PROBLEM DESCRIPTION
Write out every line below that includes the word "latched".

[Dataset excerpts]
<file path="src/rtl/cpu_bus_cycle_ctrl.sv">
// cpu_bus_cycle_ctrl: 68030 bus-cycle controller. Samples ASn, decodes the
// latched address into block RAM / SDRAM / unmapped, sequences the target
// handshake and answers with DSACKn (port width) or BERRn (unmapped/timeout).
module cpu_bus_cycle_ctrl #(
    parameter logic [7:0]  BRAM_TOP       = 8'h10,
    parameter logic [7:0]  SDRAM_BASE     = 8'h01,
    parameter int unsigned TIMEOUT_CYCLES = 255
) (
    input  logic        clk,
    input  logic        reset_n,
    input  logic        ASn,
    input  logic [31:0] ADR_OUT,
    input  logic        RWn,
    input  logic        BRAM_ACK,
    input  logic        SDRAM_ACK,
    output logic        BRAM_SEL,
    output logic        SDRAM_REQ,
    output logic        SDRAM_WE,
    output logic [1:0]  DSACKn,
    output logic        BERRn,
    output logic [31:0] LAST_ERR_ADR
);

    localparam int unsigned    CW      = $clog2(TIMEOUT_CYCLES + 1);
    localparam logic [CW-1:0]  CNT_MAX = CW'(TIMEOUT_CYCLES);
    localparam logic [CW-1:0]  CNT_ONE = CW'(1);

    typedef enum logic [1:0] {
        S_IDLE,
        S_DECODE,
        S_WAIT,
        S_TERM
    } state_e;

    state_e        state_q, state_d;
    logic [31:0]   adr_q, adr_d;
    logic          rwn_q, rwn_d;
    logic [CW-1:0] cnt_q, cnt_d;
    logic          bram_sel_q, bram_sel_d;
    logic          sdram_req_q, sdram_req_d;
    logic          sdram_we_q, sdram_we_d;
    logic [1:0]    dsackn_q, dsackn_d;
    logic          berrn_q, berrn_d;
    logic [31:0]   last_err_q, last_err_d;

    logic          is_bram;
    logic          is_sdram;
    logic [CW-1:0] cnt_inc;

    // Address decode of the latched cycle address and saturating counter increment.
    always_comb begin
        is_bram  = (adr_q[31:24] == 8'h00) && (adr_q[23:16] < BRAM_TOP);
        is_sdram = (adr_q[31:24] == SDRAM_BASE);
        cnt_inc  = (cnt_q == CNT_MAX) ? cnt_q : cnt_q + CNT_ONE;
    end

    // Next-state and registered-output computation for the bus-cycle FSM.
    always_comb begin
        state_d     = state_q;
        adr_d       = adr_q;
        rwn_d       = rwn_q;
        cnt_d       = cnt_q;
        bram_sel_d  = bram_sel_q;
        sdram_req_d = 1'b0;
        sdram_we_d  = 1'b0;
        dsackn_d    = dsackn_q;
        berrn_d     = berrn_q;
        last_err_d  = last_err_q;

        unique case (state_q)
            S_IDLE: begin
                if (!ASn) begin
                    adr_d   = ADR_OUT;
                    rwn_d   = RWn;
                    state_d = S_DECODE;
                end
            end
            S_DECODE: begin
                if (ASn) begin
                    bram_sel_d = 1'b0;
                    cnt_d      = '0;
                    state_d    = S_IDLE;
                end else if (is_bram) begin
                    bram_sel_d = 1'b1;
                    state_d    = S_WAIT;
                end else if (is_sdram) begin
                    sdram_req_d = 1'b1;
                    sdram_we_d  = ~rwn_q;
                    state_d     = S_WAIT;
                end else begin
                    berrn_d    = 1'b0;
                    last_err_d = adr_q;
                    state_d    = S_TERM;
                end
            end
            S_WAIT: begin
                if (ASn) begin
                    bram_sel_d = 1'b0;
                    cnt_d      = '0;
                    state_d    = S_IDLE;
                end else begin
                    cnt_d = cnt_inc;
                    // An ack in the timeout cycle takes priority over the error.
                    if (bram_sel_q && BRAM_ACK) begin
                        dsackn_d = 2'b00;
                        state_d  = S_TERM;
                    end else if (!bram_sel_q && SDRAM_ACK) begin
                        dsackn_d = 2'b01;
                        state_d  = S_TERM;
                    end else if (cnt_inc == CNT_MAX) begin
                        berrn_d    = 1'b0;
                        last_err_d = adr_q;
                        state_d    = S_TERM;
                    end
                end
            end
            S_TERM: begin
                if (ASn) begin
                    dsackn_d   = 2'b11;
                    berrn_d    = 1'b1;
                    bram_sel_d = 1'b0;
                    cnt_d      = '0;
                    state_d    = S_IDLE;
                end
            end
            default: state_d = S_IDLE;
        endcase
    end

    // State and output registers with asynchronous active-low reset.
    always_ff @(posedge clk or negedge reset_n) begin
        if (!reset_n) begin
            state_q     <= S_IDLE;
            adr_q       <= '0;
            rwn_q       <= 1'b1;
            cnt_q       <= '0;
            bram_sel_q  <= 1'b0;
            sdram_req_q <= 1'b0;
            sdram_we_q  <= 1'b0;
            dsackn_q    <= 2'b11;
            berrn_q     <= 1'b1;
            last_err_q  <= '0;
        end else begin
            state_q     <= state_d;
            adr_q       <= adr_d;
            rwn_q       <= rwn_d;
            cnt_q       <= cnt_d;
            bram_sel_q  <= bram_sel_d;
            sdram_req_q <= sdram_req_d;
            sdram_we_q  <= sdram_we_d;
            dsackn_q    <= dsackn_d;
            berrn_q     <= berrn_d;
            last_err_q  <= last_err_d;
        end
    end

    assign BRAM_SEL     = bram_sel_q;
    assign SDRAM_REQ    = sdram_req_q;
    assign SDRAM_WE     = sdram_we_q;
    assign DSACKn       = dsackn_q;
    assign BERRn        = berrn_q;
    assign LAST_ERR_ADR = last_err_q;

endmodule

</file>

WRITTEN REPLY
// latched address into block RAM / SDRAM / unmapped, sequences the target
    // Address decode of the latched cycle address and saturating counter increment.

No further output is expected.